Si l’étude PestiRiv met en lumière la nécessité de réduire l’exposition des riverains aux pesticides, il ne faut pas oublier que la question dépasse le seul champ de la viticulture. Dans le Bordelais, nombre de parcelles de vigne étaient en place bien avant que ne se construisent les lotissements, les écoles ou les zones d’activités à leurs abords. Les plans locaux d’urbanisme (PLU) ont souvent autorisé l’urbanisation au plus près des rangs de vignes, sans prévoir de zones tampons ni de haies protectrices. Résultat : aujourd’hui, les conflits d’usage explosent.

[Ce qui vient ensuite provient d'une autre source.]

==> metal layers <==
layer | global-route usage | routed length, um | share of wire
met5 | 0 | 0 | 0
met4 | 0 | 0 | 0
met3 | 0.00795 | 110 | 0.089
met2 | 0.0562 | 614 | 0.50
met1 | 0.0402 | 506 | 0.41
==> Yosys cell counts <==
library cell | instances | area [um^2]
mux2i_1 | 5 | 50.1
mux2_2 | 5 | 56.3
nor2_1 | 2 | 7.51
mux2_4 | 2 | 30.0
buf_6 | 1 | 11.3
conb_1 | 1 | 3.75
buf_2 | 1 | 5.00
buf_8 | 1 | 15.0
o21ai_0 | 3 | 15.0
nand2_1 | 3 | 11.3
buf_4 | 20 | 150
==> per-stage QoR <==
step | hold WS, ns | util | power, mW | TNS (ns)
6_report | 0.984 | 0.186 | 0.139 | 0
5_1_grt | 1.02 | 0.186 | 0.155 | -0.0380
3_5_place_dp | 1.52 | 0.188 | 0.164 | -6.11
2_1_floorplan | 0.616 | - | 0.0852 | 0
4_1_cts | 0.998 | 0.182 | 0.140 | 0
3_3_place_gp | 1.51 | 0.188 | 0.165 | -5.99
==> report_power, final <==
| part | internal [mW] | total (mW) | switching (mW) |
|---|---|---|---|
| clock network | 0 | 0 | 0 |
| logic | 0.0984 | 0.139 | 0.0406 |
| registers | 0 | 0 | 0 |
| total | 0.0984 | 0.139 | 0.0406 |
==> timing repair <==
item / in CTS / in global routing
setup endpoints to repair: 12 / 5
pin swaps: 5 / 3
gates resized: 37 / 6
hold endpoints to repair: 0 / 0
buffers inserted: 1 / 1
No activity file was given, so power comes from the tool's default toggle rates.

Un exemple intéressant est celui du vignoble de Pessac-Léognan, dont les vignes s’étendent notamment jusqu’aux portes de Bordeaux et de Pessac. Malgré la proximité immédiate d’immeubles, les domaines ont réussi à préserver leur identité et à s’intégrer harmonieusement dans le paysage urbain, grâce à la conservation de bâtiments historiques et à des aménagements paysagers qui atténuent la frontière entre ville et vigne.
Et maintenant ?
La responsabilité est partagée. Aux vignerons de réduire encore leurs intrants et d’adopter des pratiques plus respectueuses de l’environnement. Aux collectivités d’intégrer la vigne dans leurs documents d’urbanisme. Et de prévoir des aménagements qui protègent les habitants tout en maintenant l’activité agricole.

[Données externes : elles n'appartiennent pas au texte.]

File: design/flow/design.v
module SignalController(input [5:0] opcode, output reg adrtopc, lastreg, regtopc,
                        alusrc, regwrite, beq, bne, memread, memwrite,
                        memtoreg, pctoreg, regdst, output reg [1:0] aluop);
    always@(opcode)begin
      if(opcode == 6'b000000)begin  
        {adrtopc,lastreg,regtopc,alusrc,regwrite,beq,bne,memread,memwrite,memtoreg,pctoreg,regdst} = 12'b000010000001;
        aluop = 2'b10;
      end
      else if(opcode == 6'b001100 || opcode == 6'b001000)begin  
        {adrtopc,lastreg,regtopc,alusrc,regwrite,beq,bne,memread,memwrite,memtoreg,pctoreg,regdst} = 12'b000110000000;
        aluop = (opcode == 6'b001100) ? 2'b11 : 2'b00;
      end
      else if(opcode == 6'b100011)begin  
        {adrtopc,lastreg,regtopc,alusrc,regwrite,beq,bne,memread,memwrite,memtoreg,pctoreg,regdst} = 12'b000110010100;
        aluop = 2'b00;
      end
      else if(opcode == 6'b101011)begin  
        {adrtopc,lastreg,regtopc,alusrc,regwrite,beq,bne,memread,memwrite,memtoreg,pctoreg,regdst} = 12'b000100001000;
        aluop = 2'b00;
      end
      else if(opcode == 6'b000100)begin  
        {adrtopc,lastreg,regtopc,alusrc,regwrite,beq,bne,memread,memwrite,memtoreg,pctoreg,regdst} = 12'b000001000000;
        aluop = 2'b01;
      end
      else if(opcode == 6'b000101)begin  
        {adrtopc,lastreg,regtopc,alusrc,regwrite,beq,bne,memread,memwrite,memtoreg,pctoreg,regdst} = 12'b000000100000;
        aluop = 2'b01;
      end
      else if(opcode == 6'b000010)begin  
        {adrtopc,lastreg,regtopc,alusrc,regwrite,beq,bne,memread,memwrite,memtoreg,pctoreg,regdst} = 12'b100000000000;
        aluop = 2'b00;
      end
      else if(opcode == 6'b100000)begin  
        {adrtopc,lastreg,regtopc,alusrc,regwrite,beq,bne,memread,memwrite,memtoreg,pctoreg,regdst} = 12'b001000000000;
        aluop = 2'b00;
      end
      else if(opcode == 6'b000011)begin 
        {adrtopc,lastreg,regtopc,alusrc,regwrite,beq,bne,memread,memwrite,memtoreg,pctoreg,regdst} = 12'b110010000010;
        aluop = 2'b00;
      end
    end
endmodule
module ALUControllerC(input [1:0] aluop, input [5:0] funccode, output reg [2:0] aluoperation);
    always@(aluop, funccode)begin
      if(aluop == 2'b10)begin
        if(funccode == 6'b100000) aluoperation = 3'b010;
        else if(funccode == 6'b100100) aluoperation = 3'b000;
        else if(funccode == 6'b100101) aluoperation = 3'b001;
        else if(funccode == 6'b100010) aluoperation = 3'b011;
        else if(funccode == 6'b101010) aluoperation = 3'b100;
      end
      else if(aluop == 2'b00) aluoperation = 3'b010;
      else if(aluop == 2'b01) aluoperation = 3'b011;
      else if(aluop == 2'b11) aluoperation = 3'b000;
    end
endmodule
module MIPS_Controller(input [5:0] opcode, funccode, input zero, output adrtopc,
                        lastreg, regtopc, alusrc, regwrite, memread, memwrite,
                        memtoreg, pctoreg, regdst, pcsrc, output [2:0] aluopr);
    wire be,bn;
    wire [1:0] op;
    SignalController sc(opcode, adrtopc, lastreg, regtopc, alusrc, regwrite, be, bn, memread, memwrite, memtoreg, pctoreg, regdst, op);
    ALUControllerC aluc(op, funccode, aluopr);
    assign pcsrc = (zero & be) | ((~zero) & bn);
endmodule
File: design/flow/run.sh
#!/bin/bash
# OpenROAD 26Q1-2900-gdf79404cd8, Yosys 0.63+post, stock flow scripts
make -C /OpenROAD-flow-scripts/flow DESIGN_CONFIG=/design/flow/config.mk WORK_HOME=/design/flow/orfs finish
File: design/flow/config.mk
export PLATFORM = sky130hd
export DESIGN_NAME = MIPS_Controller
export DESIGN_NICKNAME = MIPS_Controller
export VERILOG_FILES = /design/flow/design.v
export SDC_FILE = /design/flow/constraint.sdc
export NUM_CORES = 4
export LEC_CHECK = 1
export CORE_AREA = 10 10 72 72
export DIE_AREA = 0 0 82 82
File: design/flow/constraint.sdc
current_design MIPS_Controller

set clk_period 1.0
set clk_io_pct 0.2

create_clock -name clk0 -period $clk_period

set non_clock_inputs [all_inputs -no_clocks]
set_input_delay [expr $clk_period * $clk_io_pct] -clock clk0 $non_clock_inputs
set_output_delay [expr $clk_period * $clk_io_pct] -clock clk0 [all_outputs]
==> results.cfg <==
; synthesis and place-and-route metrics
[grt]
gr-usage-met3_pct = 0.771
grt_pass1_wl_um = 2460
top_usage_layer = met2
grt_use_total_pct = 4.43
met2_usage_pct = 8.93
grt_max_degree = 13
met1_usage_pct = 4.93
grt_pass1_vias = 548
antenna_found_initial = 0
gr-total-overflow = 0

[placement]
gp_congestion = 0.795
dp_hpwl_um = 1360
io_buffers = 27
numPlacedInstances = 144

[job]
warnings = 32
cap_violations = 0

[layout]
final_cells = 144
area_growth_pct = 47.6
area.combinational_um2 = 357
regArea_um2 = 225
fillers = 409
final_layout_size_suffix_gt1_share_pct = 9.38

[floorplanning]
chipArea_mm2 = 0.00672
row_count = 22
pin_count = 27
core_mm2 = 0.00369
chipHeight_um = 82
floorplan.core_util_pct = 16.8
fp.dieW_um = 82

[synthesis]
simple_gate_area_share_pct = 33.1
ys_sh_adder_pct = 0
syn_avg_cell_area_um2 = 8.17
most_common_cell = dlxtn_1
synth_cells = 76
top_area_cell = dlxtn_1
ys_sh_xor_pct = 0
ys_sh_mux_pct = 3.63
synth_stat.cells = 76
synthTopLogicFamily = simple AND/OR/NAND/NOR gates
flop_cell = dlxtn_1
edf_count = 0
ys_types = 35
yosys_area_um2 = 621
synthTopCellsByCount = dlxtn_1 (15), nand2_1 (5), a21oi_1 (4), clkbuf_1 (4), nor3_1 (4)
topCellsByArea = dlxtn_1 (36%), nor4b_1 (4.2%), mux2_2 (3.6%)
synthAoiAreaFrac_pct = 20.2
syn_area_um2 = 621
ys_async_sr_fraction_pct = 0
synth_flop_count = 15
top_cell_area_share_pct = 36.3
ys_warn_count = 2

[timing]
finalSetupTns_ns = 0
worst_pin_slew_ns = 0.404
period_needed_ns = 0.906
clock.fmax_mhz = 1100
relSlewSlack_pct = 72.4
hold_viol_final = 0
finalSetupViolations = 0
period_used_pct = 90.6
unclocked_pins = 15
grt_setup_unrepaired = no
untimed_endpoints = 28
slew_viol_final = 0

[pwr]
power_leakage_nw = 0.337
ir_drop_mv = 0.0426
power_density_mw_per_mm2 = 239

[worst_setup_path]
arrival_ns = 0.71
critical_path_class = primary input to output pin
cp-start-kind = primary input
cp_max_fo = 1
required_ns = 0.80
end_kind = output pin

[route]
vias_per_cell = 4.24
ant_nets = 0
antenna_cells = 0
drtIter0Drc = 16
wl_per_cell_um = 11.1
drc = 0
vias = 611
first_pass_iters = 4
drt_wl_total_um = 1600

[outcome]
status = finished clean

[clock_network]
cts_hold_buf = 0

[hold_path]
worst_hold_startpoint = zero
holdPathStages = 3
hold_class = primary input to output pin
holdPathEnd = pcsrc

Le Bordelais aime se présenter comme pionnier du “vin responsable”. Mais PestiRiv rappelle une réalité brutale : on ne peut pas vendre du “vert” aux marchés internationaux tout en laissant les riverains respirer du folpel au pied des écoles.
Seule une approche concertée permettra une cohabitation durable. Sinon, les conflits d’usage continueront de se multiplier.
1Agence nationale de sécurité sanitaire de l'alimentation, de l'environnement et du travail

C’est quoi le folpel ?
Le folpel est un fongicide de synthèse, très répandu dans le vignoble bordelais. Il sert à protéger la vigne contre le mildiou et l’oïdium, deux maladies redoutables pour les récoltes.
C’est un produit dit de contact : il reste sur les feuilles et les grappes, sans pénétrer dans la plante.
Problème : il figure parmi les substances les plus détectées dans l’air et les poussières domestiques en zones viticoles, comme l’a montré l’étude PestiRiv. L’Agence européenne des produits chimiques le classe comme irritant et nocif par inhalation, avec un risque suspecté de perturbateur endocrinien.
Dans certaines années de forte pression mildiou, le folpel peut être pulvérisé plus d’une dizaine de fois sur une même parcelle.